In the wake of the pandemic, global government debt has swelled to its highest level since World War II. Global debt is so high, in fact, that it exceeds global output (GDP). Indeed, global government debt rose to 105% of global GDP in 2020, up from 88% in 2019.1
The International Monetary Fund created a useful graphic to track global debt levels (blue line) since 1880. As you can see, World War II was the last time the world was anywhere near current debt levels, and debt-to-GDP dropped off substantially when the war ended.
Source: Federal Reserve Bank of St. Louis2
Here in the U.S., the Federal Reserve Bank of St. Louis has charted federal public debt as a percent of GDP since 1966, which you can also see is very high relative to recent history. The debt issue will not get any better this year, either – the U.S. government is on track for a budget deficit of $3 trillion for the second year in a row, which does not even factor current spending plans making their way through Congress.
Source: Federal Reserve Bank of St. Louis3
So, why is this global swell of borrowing happening, and what does it mean for markets and investors?
Let’s start with the ‘why.’ Jump-starting the post-pandemic economic recovery is of course a big driver of new spending. But behind this spending is the memory of a lackluster recovery in the aftermath of the 2008 Global Financial Crisis, where many developed countries believe they did not spend enough and where fiscal austerity – particularly in Europe – started too quickly. Another popular economic theory is that aging populations, high savings, and weak private investments are creating slack in developed economies, and governments are increasingly stepping in with spending to boost overall output.
But perhaps the biggest driver of rising debt loads has to do with cost. As government debt has become – and remained – inexpensive, it has also grown in size substantially. Even as budget deficits swell and total debt rises, the cost of borrowing in the U.S. (as measured by U.S. Treasury bond yields) has remained historically low. The government has passed multiple trillion-plus dollar stimulus packages, and yet the yield on the 10-year U.S. Treasury remains well below 2%. In other words, the U.S. continues to issue debt at a very low cost.
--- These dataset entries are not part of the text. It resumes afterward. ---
===== src/rtl/wb_arbiter.sv =====
// Writeback merge unit: per-channel FIFOs feed a round-robin arbiter that
// retires at most one result per cycle onto registered register-file write outputs.
module wb_arbiter #(
  parameter  int WIDTH  = 32,
  parameter  int NUM_CH = 4,
  parameter  int DEPTH  = 2,
  localparam int CH_W   = (NUM_CH > 1) ? $clog2(NUM_CH) : 1
) (
  input  logic                    clk,
  input  logic                    rst_n,
  input  logic                    flush,
  input  logic [NUM_CH-1:0]       src_valid,
  output logic [NUM_CH-1:0]       src_ready,
  input  logic [NUM_CH*WIDTH-1:0] src_data,
  input  logic [NUM_CH*5-1:0]     src_rd,
  input  logic [NUM_CH-1:0]       src_wr_en,
  output logic                    wb_valid,
  output logic                    wb_wr_en,
  output logic [4:0]              wb_rd,
  output logic [WIDTH-1:0]        wb_data,
  output logic [CH_W-1:0]         wb_ch,
  output logic                    busy
);

  localparam int PTR_W = (DEPTH > 1) ? $clog2(DEPTH) : 1;
  localparam int CNT_W = $clog2(DEPTH + 1);

  logic [WIDTH-1:0] mem_data_q [NUM_CH][DEPTH];
  logic [4:0]       mem_rd_q   [NUM_CH][DEPTH];
  logic             mem_we_q   [NUM_CH][DEPTH];
  logic [PTR_W-1:0] wr_ptr_q   [NUM_CH];
  logic [PTR_W-1:0] rd_ptr_q   [NUM_CH];
  logic [CNT_W-1:0] cnt_q      [NUM_CH];

  logic [NUM_CH-1:0] nonempty_s;
  logic [NUM_CH-1:0] full_s;
  logic [NUM_CH-1:0] push_s;
  logic [NUM_CH-1:0] pop_s;
  logic              grant_vld_s;
  logic [CH_W-1:0]   grant_s;
  logic [WIDTH-1:0]  ent_data_s;
  logic [4:0]        ent_rd_s;
  logic              ent_we_s;

  logic [CH_W-1:0]   rr_ptr_q, rr_ptr_d;
  logic              wb_valid_q, wb_valid_d;
  logic              wb_wr_en_q, wb_wr_en_d;
  logic [4:0]        wb_rd_q, wb_rd_d;
  logic [WIDTH-1:0]  wb_data_q, wb_data_d;
  logic [CH_W-1:0]   wb_ch_q, wb_ch_d;

  // Channel index offs positions after base, wrapping at NUM_CH.
  function automatic logic [CH_W-1:0] rr_index(input logic [CH_W-1:0] base,
                                               input int unsigned offs);
    int unsigned sum;
    sum = 32'(base) + offs;
    return CH_W'(sum % 32'(NUM_CH));
  endfunction

  // Occupancy flags from registered counts.
  always_comb begin
    nonempty_s = '0;
    full_s     = '0;
    for (int i = 0; i < NUM_CH; i++) begin
      nonempty_s[i] = (cnt_q[i] != '0);
      full_s[i]     = (cnt_q[i] == CNT_W'(DEPTH));
    end
  end

  assign src_ready = ~full_s & {NUM_CH{~flush & rst_n}};
  assign push_s    = src_valid & src_ready;
  assign busy      = |nonempty_s;

  // Round-robin pick: scanning downward lets the closest candidate to rr_ptr win.
  always_comb begin
    grant_vld_s = 1'b0;
    grant_s     = '0;
    for (int k = NUM_CH - 1; k >= 0; k--) begin
      grant_vld_s = grant_vld_s | nonempty_s[rr_index(rr_ptr_q, k)];
      grant_s     = nonempty_s[rr_index(rr_ptr_q, k)] ? rr_index(rr_ptr_q, k) : grant_s;
    end
  end

  // Single pop strobe for the granted channel.
  always_comb begin
    pop_s          = '0;
    pop_s[grant_s] = grant_vld_s & ~flush;
  end

  assign ent_data_s = mem_data_q[grant_s][rd_ptr_q[grant_s]];
  assign ent_rd_s   = mem_rd_q[grant_s][rd_ptr_q[grant_s]];
  assign ent_we_s   = mem_we_q[grant_s][rd_ptr_q[grant_s]];

  // Per-channel FIFO storage, pointers and counts.
  always_ff @(posedge clk or negedge rst_n) begin
    if (!rst_n) begin
      for (int i = 0; i < NUM_CH; i++) begin
        wr_ptr_q[i] <= '0;
        rd_ptr_q[i] <= '0;
        cnt_q[i]    <= '0;
        for (int j = 0; j < DEPTH; j++) begin
          mem_data_q[i][j] <= '0;
          mem_rd_q[i][j]   <= 5'd0;
          mem_we_q[i][j]   <= 1'b0;
        end
      end
    end else if (flush) begin
      for (int i = 0; i < NUM_CH; i++) begin
        wr_ptr_q[i] <= '0;
        rd_ptr_q[i] <= '0;
        cnt_q[i]    <= '0;
      end
    end else begin
      for (int i = 0; i < NUM_CH; i++) begin
        if (push_s[i]) begin
          mem_data_q[i][wr_ptr_q[i]] <= src_data[i*WIDTH +: WIDTH];
          mem_rd_q[i][wr_ptr_q[i]]   <= src_rd[i*5 +: 5];
          mem_we_q[i][wr_ptr_q[i]]   <= src_wr_en[i];
          wr_ptr_q[i]                <= wr_ptr_q[i] + PTR_W'(1);
        end
        if (pop_s[i]) begin
          rd_ptr_q[i] <= rd_ptr_q[i] + PTR_W'(1);
        end
        case ({push_s[i], pop_s[i]})
          2'b10:   cnt_q[i] <= cnt_q[i] + CNT_W'(1);
          2'b01:   cnt_q[i] <= cnt_q[i] - CNT_W'(1);
          default: cnt_q[i] <= cnt_q[i];
        endcase
      end
    end
  end

  // Retire the granted entry; x0 and non-writing entries retire without a write.
  always_comb begin
    rr_ptr_d   = rr_ptr_q;
    wb_valid_d = 1'b0;
    wb_wr_en_d = 1'b0;
    wb_rd_d    = wb_rd_q;
    wb_data_d  = wb_data_q;
    wb_ch_d    = wb_ch_q;
    if (grant_vld_s && !flush) begin
      wb_valid_d = 1'b1;
      wb_wr_en_d = ent_we_s && (ent_rd_s != 5'd0);
      wb_rd_d    = ent_rd_s;
      wb_data_d  = ent_data_s;
      wb_ch_d    = grant_s;
      rr_ptr_d   = rr_index(grant_s, 1);
    end else begin
      rr_ptr_d   = rr_ptr_q;
    end
  end

  // Output and arbitration pointer registers.
  always_ff @(posedge clk or negedge rst_n) begin
    if (!rst_n) begin
      rr_ptr_q   <= '0;
      wb_valid_q <= 1'b0;
      wb_wr_en_q <= 1'b0;
      wb_rd_q    <= 5'd0;
      wb_data_q  <= '0;
      wb_ch_q    <= '0;
    end else begin
      rr_ptr_q   <= rr_ptr_d;
      wb_valid_q <= wb_valid_d;
      wb_wr_en_q <= wb_wr_en_d;
      wb_rd_q    <= wb_rd_d;
      wb_data_q  <= wb_data_d;
      wb_ch_q    <= wb_ch_d;
    end
  end

  assign wb_valid = wb_valid_q;
  assign wb_wr_en = wb_wr_en_q;
  assign wb_rd    = wb_rd_q;
  assign wb_data  = wb_data_q;
  assign wb_ch    = wb_ch_q;

endmodule
### config.mk
export PLATFORM = sky130hd
export DESIGN_NAME = bus_rr_router
export DESIGN_NICKNAME = d
export VERILOG_FILES = /design/src/rtl/bus_rr_router_pkg.sv /design/src/rtl/bus_rr_router_rr_arbiter.sv /design/src/rtl/bus_rr_router.sv
export SDC_FILE = /design/constraint.sdc
export NUM_CORES = 1
export LEC_CHECK = 0
export ABC_AREA = 1
export CORE_MARGIN = 2
export CORE_UTILIZATION = 48
export DETAILED_ROUTE_END_ITERATION = 12
export GPL_TIMING_DRIVEN = 0
export PLACE_DENSITY = 0.81
export SLEW_MARGIN = 20
export SYNTH_ARGS = -nofsm -noshare
export SYNTH_HDL_FRONTEND = slang
export SYNTH_SLANG_ARGS = --single-unit
### constraint.sdc
create_clock -name clk -period 2.34 [get_ports clk]
set_input_delay 0.351 -clock clk [delete_from_list [all_inputs] [get_ports clk]]
set_output_delay 0.351 -clock clk [all_outputs]
set_load 0.02 [all_outputs]
### src/rtl/bus_rr_router_pkg.sv
// Shared types and helpers for the round-robin bus router and its arbiter.
package bus_rr_pkg;

    typedef enum logic [2:0] {
        IDLE,
        POP,
        ROUTE,
        SEND,
        DROP
    } state_e;

    // Index width for n ports; a single port still needs one bit.
    function automatic int unsigned src_width(input int unsigned n);
        return (n > 1) ? $clog2(n) : 1;
    endfunction

    // Destination ID is the top id_w bits of a pckg_sz-bit packet.
    function automatic logic [31:0] get_id(input logic [63:0] pkt,
                                           input int unsigned pckg_sz,
                                           input int unsigned id_w);
        return 32'((pkt >> (pckg_sz - id_w)) & ((64'd1 << id_w) - 64'd1));
    endfunction

    function automatic logic is_broadcast(input logic [31:0] id,
                                          input logic [31:0] bcast);
        return id == bcast;
    endfunction

endpackage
Source: Federal Reserve Bank of St. Louis4
Long duration bond yields tell us about interest rates on new debt, but another key metric to observe is how much the federal government is spending on debt (interest payments) as a percentage of total federal spending. In other words, if federal spending was increasingly going to make interest payments on debt – instead of spending directly in the economy – then there would be reasonable cause for major concern. But we are not seeing that today. The ratio of interest payments to total spending is also historically low:
Source: Federal Reserve Bank of St. Louis5
Just because borrowing and debt-servicing costs are modest does not mean rising debt levels are risk-free or even low risk. There are plenty of reasons to look forward cautiously. Inflationary pressures, which we are seeing currently here in the U.S. and abroad, can push interest rates higher over time. If interest on debt ever exceeds a country’s GDP growth rate, it could spell trouble for debt-servicing costs and maybe force a government to raise taxes or allow inflation to ease the debt burden – neither of which is a good outcome.
Bottom Line for Investors
Government spending is in the formula for calculating GDP. When government spending goes up, it’s a positive contributor to total output. This is not to say government spending always creates a multiplier effect or leads to increases in growth and productivity. Many would argue the opposite is true, which is another topic for another day.
There are issues with too much government borrowing and spending. Inflation can become an issue, interest rates can go up, and the private sector can be crowded out of financing and investing. At worst, if the government is picking winners and losers with spending, the private sector may respond by pulling back on investment in areas where the government is too big of a force.
The key to debt sustainability is having growth higher than interest rates. If an economy can grow faster than the interest rate paid on debt, then there is a good chance the debt will be manageable. This is the current situation in the U.S., but it may change in the not-too-distant future.